前から雪が来ると分かればさっと細道に隠れておどかし、満月屋でご機嫌な様子で歩く雪を後ろからおどかす。
おかげで雪は辺りをしっかりと警戒するという事を覚えた。それを明依がとがめた時、終夜は『〝背後を取られない〟は自衛の基本』とか訳の分からない事を言っていた。
しつこい終夜にそろそろ雪は本気でキレるのではないかと思って一年は経つが、雪は『びっくりしたあ……もう、やめてよ! 終夜』とムッとした様子で言って笑うばかりだ。
時々二人で団子を食べに行ったり、買い物をしたりしていると雪から聞くから、それでバランスが取れているのかもしれない。
計算しつくされているようだが、おそらく違う。人間として底辺の男・終夜は百パーセント自分のためだ。雪の気長な性格をもってしてなんとか噛み合っている終夜と雪だった。
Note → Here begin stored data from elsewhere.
--- config.mk ---
export PLATFORM = sky130hd
export DESIGN_NAME = rd_mst_arbiter
export DESIGN_NICKNAME = d
export VERILOG_FILES = /design/src/rtl/rd_mst_arbiter.sv
export SDC_FILE = /design/constraint.sdc
export NUM_CORES = 1
export LEC_CHECK = 0
export CAP_MARGIN = 20
export CORE_AREA = 5 5 753 755
export CTS_BUF_LIST = sky130_fd_sc_hd__clkbuf_4 sky130_fd_sc_hd__clkbuf_8
export CTS_CLUSTER_DIAMETER = 60
export CTS_CLUSTER_SIZE = 25
export DETAILED_ROUTE_END_ITERATION = 8
export DIE_AREA = 0 0 758 760
export HOLD_SLACK_MARGIN = 0.08
export PLACE_DENSITY = 0.3
export SYNTH_ARGS = -nofsm -noshare
export SYNTH_HDL_FRONTEND = slang
export SYNTH_SLANG_ARGS = --single-unit
--- constraint.sdc ---
create_clock -name clk -period 5.1 [get_ports clk]
set_clock_uncertainty 0.1 [all_clocks]
set_input_delay 0.51 -clock clk [delete_from_list [all_inputs] [get_ports clk]]
set_output_delay 0.51 -clock clk [all_outputs]
set_load 0.02 [all_outputs]
<file path="config.mk">
export PLATFORM = sky130hd
export DESIGN_NAME = reg_bank_8088
export DESIGN_NICKNAME = d
export VERILOG_FILES = /design/src/rtl/reg_bank_8088_pkg.sv /design/src/rtl/reg_bank_8088_alu.sv /design/src/rtl/reg_bank_8088.sv
export SDC_FILE = /design/constraint.sdc
export NUM_CORES = 1
export LEC_CHECK = 0
export CAP_MARGIN = 20
export CORE_AREA = 2 2 167 185
export CTS_CLUSTER_DIAMETER = 30
export DETAILED_ROUTE_END_ITERATION = 16
export DIE_AREA = 0 0 169 187
export PLACE_DENSITY = 0.93
export SETUP_SLACK_MARGIN = 0.1
export SLEW_MARGIN = 20
export SYNTH_ARGS = -nofsm -noshare
export SYNTH_HDL_FRONTEND = slang
export SYNTH_SLANG_ARGS = --single-unit
</file>
<file path="constraint.sdc">
create_clock -name clk -period 4.9 [get_ports clk]
set_input_delay 0.735 -clock clk [delete_from_list [all_inputs] [get_ports clk]]
set_output_delay 0.735 -clock clk [all_outputs]
set_load 0.05 [all_outputs]
</file>
===== config.mk =====
export PLATFORM = sky130hd
export DESIGN_NAME = multicycle_ctrl_flat
export DESIGN_NICKNAME = d
export VERILOG_FILES = /design/src/rtl/multicycle_ctrl_if.sv /design/src/rtl/multicycle_ctrl.sv /design/src/flat_wrapper.sv
export SDC_FILE = /design/constraint.sdc
export NUM_CORES = 1
export LEC_CHECK = 0
export CELL_PAD_IN_SITES_DETAIL_PLACEMENT = 1
export CELL_PAD_IN_SITES_GLOBAL_PLACEMENT = 2
export CORE_MARGIN = 2
export CORE_UTILIZATION = 23
export DETAILED_ROUTE_END_ITERATION = 10
export PLACE_DENSITY = 0.92
export SYNTH_ARGS = -nofsm -noshare
export SYNTH_HDL_FRONTEND = slang
export SYNTH_SLANG_ARGS = --single-unit

===== constraint.sdc =====
create_clock -name clk -period 4.45 [get_ports clk]
set_input_delay 1.335 -clock clk [delete_from_list [all_inputs] [get_ports clk]]
set_output_delay 1.335 -clock clk [all_outputs]
set_load 0.01 [all_outputs]
**config.mk**
```make
export PLATFORM = sky130hd
export DESIGN_NAME = spi_slave_sync
export DESIGN_NICKNAME = d
export VERILOG_FILES = /design/src/rtl/spi_slave_sync.sv
export SDC_FILE = /design/constraint.sdc
export NUM_CORES = 1
export LEC_CHECK = 0
export BUFFER_PORTS_ARGS = -buffer_cell sky130_fd_sc_hd__buf_2
export CORE_UTILIZATION = 30
export CTS_BUF_LIST = sky130_fd_sc_hd__clkbuf_8
export DETAILED_ROUTE_END_ITERATION = 8
export GPL_ROUTABILITY_DRIVEN = 0
export PLACE_DENSITY = 0.54
export RECOVER_POWER = 50
export SETUP_SLACK_MARGIN = 0.5
export SLEW_MARGIN = 40
export SYNTH_ARGS = -nofsm -noshare
export SYNTH_HDL_FRONTEND = slang
export SYNTH_SLANG_ARGS = --single-unit
export TNS_END_PERCENT = 20
```
**constraint.sdc**
```tcl
create_clock -name clk -period 3.2 [get_ports clk]
set_clock_uncertainty 0.2 [all_clocks]
set_input_delay 0.32 -clock clk [delete_from_list [all_inputs] [get_ports clk]]
set_output_delay 0.32 -clock clk [all_outputs]
set_load 0.02 [all_outputs]
```
**src/rtl/spi_slave_sync.sv**
```systemverilog
// spi_slave_sync: clk-domain SPI mode-0 slave with MSB-first shifting and a one-deep tx holding register.
// Ports: clk/reset (sync, active-high); sclk, cs (active-low), mosi from the master; miso to the master;
//        tx_data/tx_valid/tx_ready: word for a later slot; rx_data/rx_valid: last received word plus a 1-cycle pulse.
// Option: SPI_SLAVE_SYNC_MISO_TRISTATE_EN drives miso to 1'bz while IDLE or in reset instead of 0.
module spi_slave_sync #(
  parameter int DATA_W      = 8,
  parameter int SYNC_STAGES = 2
) (
  input  logic              clk,
  input  logic              reset,
  input  logic              sclk,
  input  logic              cs,
  input  logic              mosi,
  output logic              miso,
  input  logic [DATA_W-1:0] tx_data,
  input  logic              tx_valid,
  output logic              tx_ready,
  output logic [DATA_W-1:0] rx_data,
  output logic              rx_valid
);
  localparam int CW = DATA_W > 1 ? $clog2(DATA_W) : 1;
  typedef enum logic {IDLE, ACTIVE} state_t;
  state_t state, next_state;
  logic [SYNC_STAGES-1:0] sclk_s, cs_s, mosi_s;
  logic sclk_d, cs_d;
  logic [DATA_W-1:0] tx_shift, hold, rx_next;
  logic [DATA_W-2:0] rx_shift;
  logic [CW-1:0] bit_cnt;
  logic hold_full, word_done;
  logic rise, fall, cs_fall, cs_rise, enter, leave, act, load, last_bit;
  always_ff @(posedge clk) begin
    if (reset) begin
      sclk_s <= '0;
      cs_s   <= '1;
      mosi_s <= '0;
      sclk_d <= 1'b0;
      cs_d   <= 1'b1;
    end else begin
      sclk_s <= {sclk_s[SYNC_STAGES-2:0], sclk};
      cs_s   <= {cs_s[SYNC_STAGES-2:0], cs};
      mosi_s <= {mosi_s[SYNC_STAGES-2:0], mosi};
      sclk_d <= sclk_s[SYNC_STAGES-1];
      cs_d   <= cs_s[SYNC_STAGES-1];
    end
  end
  assign rise     = sclk_s[SYNC_STAGES-1] & ~sclk_d;
  assign fall     = ~sclk_s[SYNC_STAGES-1] & sclk_d;
  assign cs_fall  = ~cs_s[SYNC_STAGES-1] & cs_d;
  assign cs_rise  = cs_s[SYNC_STAGES-1] & ~cs_d;
  assign last_bit = bit_cnt == CW'(DATA_W - 1);
  assign rx_next  = {rx_shift, mosi_s[SYNC_STAGES-1]};
  always_ff @(posedge clk) state <= reset ? IDLE : next_state;
  always_comb begin
    next_state = (state == IDLE) ? (cs_fall ? ACTIVE : IDLE) : (cs_rise ? IDLE : ACTIVE);
    enter      = state == IDLE && cs_fall;
    leave      = state == ACTIVE && cs_rise;
    act        = state == ACTIVE && !cs_rise;
    // a word boundary reload happens on the first fall after the last rise
    load       = enter || (act && fall && word_done);
  end
  always_ff @(posedge clk) begin
    if (reset) begin
      tx_shift  <= '0;
      rx_shift  <= '0;
      hold      <= '0;
      hold_full <= 1'b0;
      word_done <= 1'b0;
      bit_cnt   <= '0;
      rx_data   <= '0;
      rx_valid  <= 1'b0;
    end else begin
      rx_valid <= 1'b0;
      if (load) tx_shift <= hold_full ? hold : '0;
      else if (act && fall) tx_shift <= {tx_shift[DATA_W-2:0], 1'b0};
      if (enter || leave) begin
        bit_cnt   <= '0;
        word_done <= 1'b0;
      end else if (act && rise) begin
        rx_shift <= rx_next[DATA_W-2:0];
        bit_cnt  <= last_bit ? '0 : bit_cnt + CW'(1);
        if (last_bit) begin
          rx_data   <= rx_next;
          rx_valid  <= 1'b1;
          word_done <= 1'b1;
        end
      end else if (load) word_done <= 1'b0;
      // accept only when empty, so a same-cycle load already took zeros and the new word waits
      if (tx_valid && !hold_full) begin
        hold      <= tx_data;
        hold_full <= 1'b1;
      end else if (load) hold_full <= 1'b0;
    end
  end
  assign tx_ready = !hold_full;
`ifdef SPI_SLAVE_SYNC_MISO_TRISTATE_EN
  assign miso = (state == ACTIVE && !reset) ? tx_shift[DATA_W-1] : 1'bz;
`else
  assign miso = (state == ACTIVE && !reset) ? tx_shift[DATA_W-1] : 1'b0;
`endif
endmodule
```
# Word level (Yosys, flattened, before mapping)
# Index checks and enable logic that the tools add are counted.
[word_totals] ff_bits=46 in_bits=14
[classes] reduce_logical=21 eq_ne=2 addsub=1 mux=13 bitwise_logic=11
[op_table] cell="2-to-1 mux 8 bit" count=3
[op_table] cell="2-to-1 mux 1 bit" count=9
[op_table] cell="logical AND 1 bit" count=8
[op_table] cell="NOT 1 bit" count=7
[op_table] cell="nonzero test 2 bit" count=3
[op_table] cell="bitwise AND 1 bit" count=4
[op_table] cell="AND reduction 2 bit" count=2
[op_table] cell="adder 3 x 1 -> 3 bit (second input constant)" count=1
[op_table] cell="equality test 3 bit (second input constant)" count=1
[op_table] cell="logical NOT 1 bit" count=3
[op_table] cell="2-to-1 mux 3 bit" count=1
[op_table] cell="AND reduction 3 bit" count=1
[op_table] cell="OR reduction 3 bit" count=1
[op_table] cell="logical OR 1 bit" count=2
[op_table] cell="!= test 2 bit (second input constant)" count=1
[op_table] cell="OR reduction 2 bit" count=1

# Logic depth before layout (Yosys ltp)
[logic_depth] depth_word=9 ltp_mapped=6 depth_no_buf=5

# Least setup slack after synthesis
# OpenSTA, ideal clock, no wires.
[synth_path] path_type="flip-flop to flip-flop" from="register state" to="register tx_shift[7]" t_required_ns=2.867 arrival_time_ns=1.249 stages_incl_launch_ff=7 path_slack_ns=1.618 path_buffers=2 cell_sequence="dfxtp_1 -> buf_6 -> and4b_1 -> or3_1 -> buf_2 -> nor2_1 -> a311oi_2"
[synth_between] elab_chain_len=5
[synth_lines] item="start: declaration" line_no="23" source="state_t state, next_state;"
[synth_lines] item="start signal: assignment" line_no="52" source="always_ff @(posedge clk) state <= reset ? IDLE : next_state;"
[synth_lines] item="logical AND 1 bit" line_no="57" source="act = state == ACTIVE && !cs_rise;"
[synth_lines] item="logical AND 1 bit" line_no="59, 74"
[synth_lines] item="logical AND 1 bit" line_no="59" source="load = enter || (act && fall && word_done);"
[synth_lines] item="logical OR 1 bit" line_no="59"
[synth_lines] item="2-to-1 mux 8 bit / nonzero test 2 bit (equally long branches)"
[synth_lines] item="end signal: assignment" line_no="73" source="if (load) tx_shift <= hold_full ? hold : '0;"
[synth_lines] item="end signal: assignment" line_no="74" source="else if (act && fall) tx_shift <= {tx_shift[DATA_W-2:0], 1'b0};"
[synth_lines] item="end: declaration" line_no="26" source="logic [DATA_W-1:0] tx_shift, hold, rx_next;"
# Several ways; a longest one is shown, not always the timed one.
# A chain may end at the register's enable or synchronous reset.

# Worst setup path in the final report
[layout_path] from="register cs_d" to="register tx_shift[5]"
[layout_between] elab_chain_len=8
[layout_lines] item="start: declaration" line_no="25" source="logic sclk_d, cs_d;"
[layout_lines] item="start signal: assignment" line_no="43" source="cs_d <= cs_s[SYNC_STAGES-1];"
[layout_lines] item="NOT 1 bit" line_no="49" source="assign cs_rise = cs_s[SYNC_STAGES-1] & ~cs_d;"
[layout_lines] item="bitwise AND 1 bit" line_no="49"
[layout_lines] item="logical NOT 1 bit" line_no="57"
[layout_lines] item="logical AND 1 bit" line_no="57"
[layout_lines] item="logical AND 1 bit" line_no="59, 74"
[layout_lines] item="logical AND 1 bit" line_no="59"
[layout_lines] item="logical OR 1 bit" line_no="59"
[layout_lines] item="2-to-1 mux 8 bit / nonzero test 2 bit (equally long branches)"
# Several ways; a longest one is shown, not always the timed one.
「ああ見えて終夜も人間なんだから、そういう事もあるよ」
「明依お姉ちゃんと終夜って仲良しさんだよね」
何の気もない様子で言う雪は、大人びた穏やかな笑顔を浮かべていた。
〝仲良し〟。少し前なら、まあなんだかんだ仲はいいしな、と思えていたが、今の明依にはその自信がなかった。
「……どうしてそう思うの?」
だから聞いてみたいと思った。
答えをくれるような気がしたから。
「だってみんな終夜の事〝あの人は人間じゃない〟〝敵わない〟って言ってるもん。だけど明依お姉ちゃんは終夜の普通の人っぽいところを一番よく知ってるの。それに二人で話していてよく笑っているし、ぼーっとするのも一緒なんでしょう? 仲良しさんじゃなきゃできないよ」
確かにそうかもしれない。
同じ方向を向いているから同じものを見て、同じ苦しみを感じている。
離れていても、お互いの事を一番よく分かっている。
「雪もいつか明依お姉ちゃんと終夜みたいな結婚をするんだ」
明依の中で時間が止まった。
ちょっと待て。もしかして雪は、終夜と結婚してると思っているんじゃないだろうな。えっ、いつから? もしかしてここ二年間ずっと……?
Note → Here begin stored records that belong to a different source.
<file path="src/rtl/temp_sense_ctrl.sv">
// temp_sense_ctrl: sequences clear/convert cycles on the temperature-sensing diode
// and delivers each 8-bit code to the capture stage with a one-cycle done strobe.
module temp_sense_ctrl #(
    parameter int PERIOD_CYCLES  = 1000000,
    parameter int CLR_CYCLES     = 4,
    parameter int TIMEOUT_CYCLES = 65536
) (
    input  logic        clk,
    input  logic        reset,
    input  logic        enable,
    input  logic [7:0]  ts_tempout,
    input  logic        ts_eoc,
    output logic        ts_ce,
    output logic        ts_clr,
    output logic [7:0]  tsdcalo,
    output logic        tsdcaldone,
    output logic        timeout,
    output logic [15:0] sample_count
);
    typedef enum logic [1:0] {IDLE, CLEAR, CONVERT, WAIT} state_t;
    state_t      state;
    logic [31:0] cnt;
    logic [2:0]  eoc_sync;
    logic        eoc_rise;
    always_ff @(posedge clk) begin
        if (reset) begin
            state        <= IDLE;
            cnt          <= '0;
            eoc_sync     <= '0;
            eoc_rise     <= 1'b0;
            ts_ce        <= 1'b0;
            ts_clr       <= 1'b0;
            tsdcalo      <= '0;
            tsdcaldone   <= 1'b0;
            timeout      <= 1'b0;
            sample_count <= '0;
        end else begin
            // eoc_sync[1] is the synchronised level; eoc_rise is registered, so the FSM acts one edge later
            eoc_sync   <= {eoc_sync[1:0], ts_eoc};
            eoc_rise   <= eoc_sync[1] & ~eoc_sync[2];
            tsdcaldone <= 1'b0;
            case (state)
                IDLE: if (enable) begin
                    state  <= CLEAR;
                    ts_clr <= 1'b1;
                    cnt    <= '0;
                end
                CLEAR: if (cnt == 32'(CLR_CYCLES - 1)) begin
                    state  <= CONVERT;
                    ts_clr <= 1'b0;
                    ts_ce  <= 1'b1;
                    cnt    <= '0;
                end else cnt <= cnt + 1;
                CONVERT: if (eoc_rise) begin
                    tsdcalo      <= ts_tempout;
                    tsdcaldone   <= 1'b1;
                    sample_count <= sample_count + 1'b1;
                    ts_ce        <= 1'b0;
                    state        <= WAIT;
                    cnt          <= '0;
                end else if (cnt == 32'(TIMEOUT_CYCLES - 1)) begin
                    timeout <= 1'b1;
                    ts_ce   <= 1'b0;
                    state   <= WAIT;
                    cnt     <= '0;
                end else cnt <= cnt + 1;
                WAIT: if (cnt == 32'(PERIOD_CYCLES - 1)) begin
                    cnt    <= '0;
                    state  <= enable ? CLEAR : IDLE;
                    ts_clr <= enable;
                end else cnt <= cnt + 1;
                default: state <= IDLE;
            endcase
        end
    end
endmodule

</file>
<file path="config.mk">
export PLATFORM = sky130hd
export DESIGN_NAME = temp_sense_ctrl
export DESIGN_NICKNAME = d
export VERILOG_FILES = /design/src/rtl/temp_sense_ctrl.sv
export SDC_FILE = /design/constraint.sdc
export NUM_CORES = 1
export LEC_CHECK = 0
export BUFFER_PORTS_ARGS = -buffer_cell sky130_fd_sc_hd__buf_2
export CAP_MARGIN = 20
export CORE_MARGIN = 4
export CORE_UTILIZATION = 57
export DETAILED_ROUTE_END_ITERATION = 10
export GPL_TIMING_DRIVEN = 0
export PLACE_DENSITY = 0.79
export SLEW_MARGIN = 20
export SYNTH_ARGS = -nofsm -noshare
export SYNTH_HDL_FRONTEND = slang
export SYNTH_SLANG_ARGS = --single-unit
</file>
<file path="constraint.sdc">
create_clock -name clk -period 2.8 [get_ports clk]
set_input_delay 0.56 -clock clk [delete_from_list [all_inputs] [get_ports clk]]
set_output_delay 0.56 -clock clk [all_outputs]
set_load 0.02 [all_outputs]
</file>
==> Yosys cells after proc, flatten, opt, wreduce, memory -nomap -nowiden <==
Cells that the tools add are included.
{ "op_classes": {"addsub": 2, "eq_ne": 10, "muxes": 22, "bitwise": 4, "reduce_logical": 9} }
{ "ops": {"columns": ["cell", "n"], "rows": [
  ["$mux W32", 5],
  ["$pmux W32 S4", 1],
  ["$add A32 B1 Y32 const B", 1],
  ["$eq A32 B16 Y1 const B", 1],
  ["$eq A32 B2 Y1 const B", 1],
  ["$eq A32 B20 Y1 const B", 1],
  ["$add A16 B1 Y16 const B", 1],
  ["$mux W2", 5],
  ["$mux W1", 8],
  ["$pmux W2 S4", 1],
  ["$reduce_and A4 Y1", 2],
  ["$ne A2 B2 Y1 const B", 3],
  ["$reduce_and A3 Y1", 2],
  ["$eq A2 B2 Y1 const B", 2],
  ["$ne A3 B3 Y1 const B", 1],
  ["$not A1 Y1", 3],
  ["$pmux W1 S3", 1],
  ["$reduce_bool A3 Y1", 1],
  ["$eq A2 B1 Y1 const B", 1],
  ["$logic_not A2 Y1", 1],
  ["$pmux W1 S2", 1],
  ["$reduce_and A2 Y1", 1],
  ["$reduce_bool A2 Y1", 1],
  ["$reduce_or A2 Y1", 1],
  ["$and A1 B1 Y1", 1]
]} }
{ "totals": {"regBits": 66, "input_bits": 12, "out_inout_bits": 28} }

==> Depth between registers and ports, before layout <==
{ "logic_depth": {"word_depth": 4, "mapped_depth": 9, "ltp_nobuf": 8} }

==> Worst setup path before layout <==
Ideal clock, no wire load.
{ "synth_timing": {"path_type": "register to register", "startpoint": "reg cnt[14]", "endpoint": "reg cnt[26]", "arrival_time_ns": 2.199, "required_time_ns": 2.685, "setup_slack_ns": 0.486, "stages_incl_launch_ff": 10, "path_buffers": 3, "synth_period_minus_slack_ns": 2.314, "cell_sequence": "dfxtp_1 buf_6 or4_1 or3_4 o41ai_4 a311oi_1 buf_6 nor2_8 buf_8 nor2_1"} }
{ "synth_between": {"elab_chain_len": 4, "word_cells_on_any_way": 9, "classes_between": "add/sub (1); eq/ne (3); mux (5)"} }
{ "synth_rtl": {"columns": ["element", "line", "text"], "rows": [
  ["from (decl)", "22", "logic [31:0] cnt;"],
  ["from (signal assigned)", "53", "end else cnt <= cnt + 1;"],
  ["from (signal assigned)", "66", "end else cnt <= cnt + 1;"],
  ["from (signal assigned)", "71", "end else cnt <= cnt + 1;"],
  ["$add A32 B1 Y32 or $eq A32 B16 Y1 (tied branches)", null, null],
  ["$mux W32", "61", "end else if (cnt == 32'(TIMEOUT_CYCLES - 1)) begin"],
  ["$mux W32", "54", "CONVERT: if (eoc_rise) begin"],
  ["$pmux W32 S4 (*)", "42", "case (state)"]
]} }
Mark *: on every way between the ends. The rest lies on a longest branch, timed or not.
A chain may end at the register's enable or synchronous reset.

==> Worst setup path in the final report <==
{ "layout_timing": {"startpoint": "reg cnt[7]", "endpoint": "reg cnt[26]"} }
The elaborated chain is that of the path after synthesis.

==> results.json <==
{
  "status": "complete, no violations",
  "postCtsResizedCells": 0,
  "dr_total_vias": 2773,
  "tightest_slew_ns": 0.658,
  "critical_path.max_fanout": 7,
  "grt_pass1_wl_um": 11700,
  "finalCriticalPeriod_ns": 2.63,
  "diodes": 0,
  "criticalPathCategory": "flip-flop to flip-flop",
  "cts_tree": "done",
  "initial_utilization_pct": 60.0,
  "yosys.cell_types.count": 47,
  "grtUsageTotal_pct": 22.6,
  "flow.area_growth_from_synthesis_pct": 16.5,
  "insertion_delay_ns": 0.34,
  "cp-end-kind": "flip-flop",
  "leakage_nw": 1.33,
  "synthCells": 369,
  "cts_buffers": 9,
  "antenna_found_initial": 0,
  "net-switching-power_w": 0.000725,
  "async_flop_share_pct": 0,
  "rows": 26,
  "rsz0062_at_grt": "no",
  "setup-tns-final_ns": 0,
  "total_power_w": 0.00244,
  "postRouteAntennaNets": 0,
  "cts-hold-fix-buffers": 0,
  "r2r_slack_ns": 0.17,
  "io_pins": 40,
  "finalHoldViolations": 0,
  "post-route-util_pct": 70.0,
  "cts.path.max_buffers": 2,
  "route.detailed.drc": 0,
  "port_buffers": 39,
  "cp-start-kind": "flip-flop",
  "globalRouteOverflowTotal": 0,
  "required_ns": 3.03,
  "maxSlewHeadroom_pct": 55.6,
  "finClkSkew_ns": 0.00593,
  "fp.dieW_um": 82.0,
  "hp-class": "flip-flop to flip-flop",
  "fill_cells": 425,
  "sequentialPowerShare_pct": 40.9,
  "ys_seq_area_share_pct": 42.3,
  "swShare_pct": 29.7,
  "final-setup-viol-count": 0,
  "first_global_vias": 2661,
  "synth_seq_cells": 66,
  "die-area_sq_um": 6730,
  "ys.flop_type": "dfxtp_1",
  "drtIter0Drc": 188,
  "drt-vias-per-instance": 5.61,
  "place_inst": 478,
  "drt-pass1-iter-count": 4,
  "critical_path_arrival_ns": 2.86,
  "slew_viol_final": 0,
  "avgRoutedWirePerCell_um": 14.0,
  "ctsRootBufferMaster": "clkbuf_8",
  "cts_setup_buffers": 0,
  "nets": 439,
  "synth_nets": 389,
  "clock.fmax_mhz": 380,
  "combPwrFrac_pct": 21.7,
  "pwr_density_cell_nw_per_um2": 670,
  "cts_sinks": 66,
  "ctsHtreeMaxLevel": 3,
  "gp_congestion": 0.905,
  "syn_area_sq_um": 3120,
  "pwr-share-clk_pct": 37.4,
  "max-vdd-ir-drop_uv": 592,
  "stdcell_count": 494,
  "clkTransAtPathRegs_ns": 0.07,
  "intPower_w": 0.00172,
  "syn_avg_cell_area_sq_um": 8.47,
  "period_share_pct": 93.9,
  "die_h_um": 82.0,
  "drt_wl_total_um": 6910,
  "dp_hpwl_um": 4960,
  "core_area_sq_um": 5200,
  "drv_cap": 0,
  "drive_gt1_share_pct": 16.7,
  "synth_edf_count": 0,
  "ys_warn_count": 0,
  "grt_max_degree": 12
}
[cell usage after synthesis (all sizes together) (3+ instances only)]
master	n	share of area (%)
o31ai	4	0.96
and4	4	1.2
a21oi	20	3.2
nor2	45	6.2
inv	9	1.1
nor2b	7	1.4
nand2b	4	0.80
and2	6	1.2
nand4	12	2.4
nand3	23	3.7
nand2	48	5.8
clkbuf	9	1.1
o21ai	9	1.4
o22ai	4	0.80
a31oi	3	0.60
and3	4	0.80
nor4	9	1.8
buf	5	1.5
or4	5	1.2
xnor2	14	3.9
ha	8	3.2
xor2	19	5.3
nor3	8	1.3
dfxtp	66	42
or3	6	1.4
[stage by stage]
| step | hold WS, ns | setup slack (ns) | cell area [sq um] |
|---|---|---|---|
| after floorplan | 0.367 | 0.486 | 3120 |
| after global placement | 0.371 | 0.159 | 3410 |
| after detailed placement | 0.375 | 0.138 | 3410 |
| after CTS | 0.393 | 0.125 | 3640 |
| after global routing | 0.419 | 0.00276 | 3640 |
| final | 0.390 | 0.170 | 3640 |
[final timing paths]
| kind | end | cells after the start | startpoint |
|---|---|---|---|
| hold / removal | eoc_rise | 1 | eoc_sync[2] |
| setup / recovery | cnt[26] | 7 | cnt[7] |
| setup reg to reg | cnt[26] | 7 | cnt[7] |
| hold reg to reg | eoc_rise | 1 | eoc_sync[2] |
[cell usage in the layout, fill, tap and decap left out, types with 4 or more instances in the layout]
cell type   n
dfxtp_1    66
nand2_1    48
nor2_1     41
buf_2      40
nand3_1    23
a21oi_1    20
xor2_1     19
xnor2_1    14
nand4_1    12
clkbuf_8   11
clkbuf_1   10
inv_1       9
nor4_1      9
o21ai_0     9
nor3_1      8
ha_1        8
nor2b_1     7
or3_1       5
and2_1      5
nand2b_1    4
or4_1       4
and3_1      4
o22ai_1     4
[registers in the layout (all words and copies together), names as in the netlist]
register	cells
eoc_sync	3
ts_ce	1
timeout	1
tsdcaldone	1
sample_count	16
state	2
eoc_rise	1
cnt	32
tsdcalo	8
ts_clr	1
[per-layer routing]
metal / vias up / part of all wire [%] / track usage, %
met1: 1291 / 46 / 28.8
li1: 1390 / - / -
met5: - / 0 / 0
met4: 0 / 2.4 / 13.3
met3: 15 / 5.3 / 3.95
met2: 77 / 47 / 35.6
[power groups by stage]
stage          Combinational (W)  Sequential [W]  Clock [W]
3_3_place_gp            0.000501         0.00102          0
4_1_cts                 0.000525        0.000997   0.000926
5_1_grt                 0.000589         0.00100   0.000964
2_1_floorplan           0.000369         0.00103          0
3_5_place_dp            0.000520         0.00102          0
6_report                0.000530        0.000998   0.000912
[worst max-delay path, stage by stage, from the launching register on]
cell      delay (ns)
dfxtp_1         0.31
clkbuf_1        0.26
and4_1          0.32
nand2_1         0.14
nor4_1          0.62
or4b_2          0.65
xnor2_1         0.16
nor2_1          0.06
[area by class of cell]
class | instances | area [sq um] | share of cell area (%)
tap | 70 | 87.6 | 2.41
clock inverter | 4 | 73.8 | 2.03
buffer | 14 | 80.1 | 2.20
timing repair buffer | 39 | 195 | 5.36
sequential | 66 | 1320 | 36.3
inverter | 9 | 33.8 | 0.928
multi-input combinational | 280 | 1690 | 46.5
clock buffer | 12 | 155 | 4.26
[cells by family (layout without fill, tap and decap cells)]
logic type / Yosys count / in the layout / synth area share, %
mux: 2 / 2 / 0.641
flops: 66 / 66 / 42.3
simple gates: 188 / 188 / 31.0
buf+inv: 23 / 78 / 3.64
xor+xnor: 33 / 33 / 9.25
fa+ha+maj: 8 / 8 / 3.20
compound gates: 49 / 49 / 9.97
Note: power is estimated with default switching activity, not from simulation.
口を開いて夢を壊すのも申し訳ないくらい穏やかな顔をしている雪とは対照的に、明依の心の中は終始騒がしかった。
「今日はちょっと寄っただけだから、そろそろ行かないと。じゃあ、明依お姉ちゃん。また明日ゆっくり来るね」
大人顔負けにしっかりしてる。そんな感想がぽつりと浮かんでいる間に、雪は明依の返事も聞かずにあっさりと帰って行った。
「黎明さんの周りは賑やかでいいですね」
放心状態の明依をよそに病室に入ってきたのは白萩。彼は見慣れない生薬を布に包んで持っていた。
そしてまた作業台に向かう。
「黎明大夫の人徳ですね」
「いや、そんなことは……」
差し障りのない言葉を言いながら、明依は先ほどの雪の言葉にまだ衝撃を受けていた。
新たな悩みが増えてしまった。
まさか雪が結婚していると思っていたなんて思いもしなかった。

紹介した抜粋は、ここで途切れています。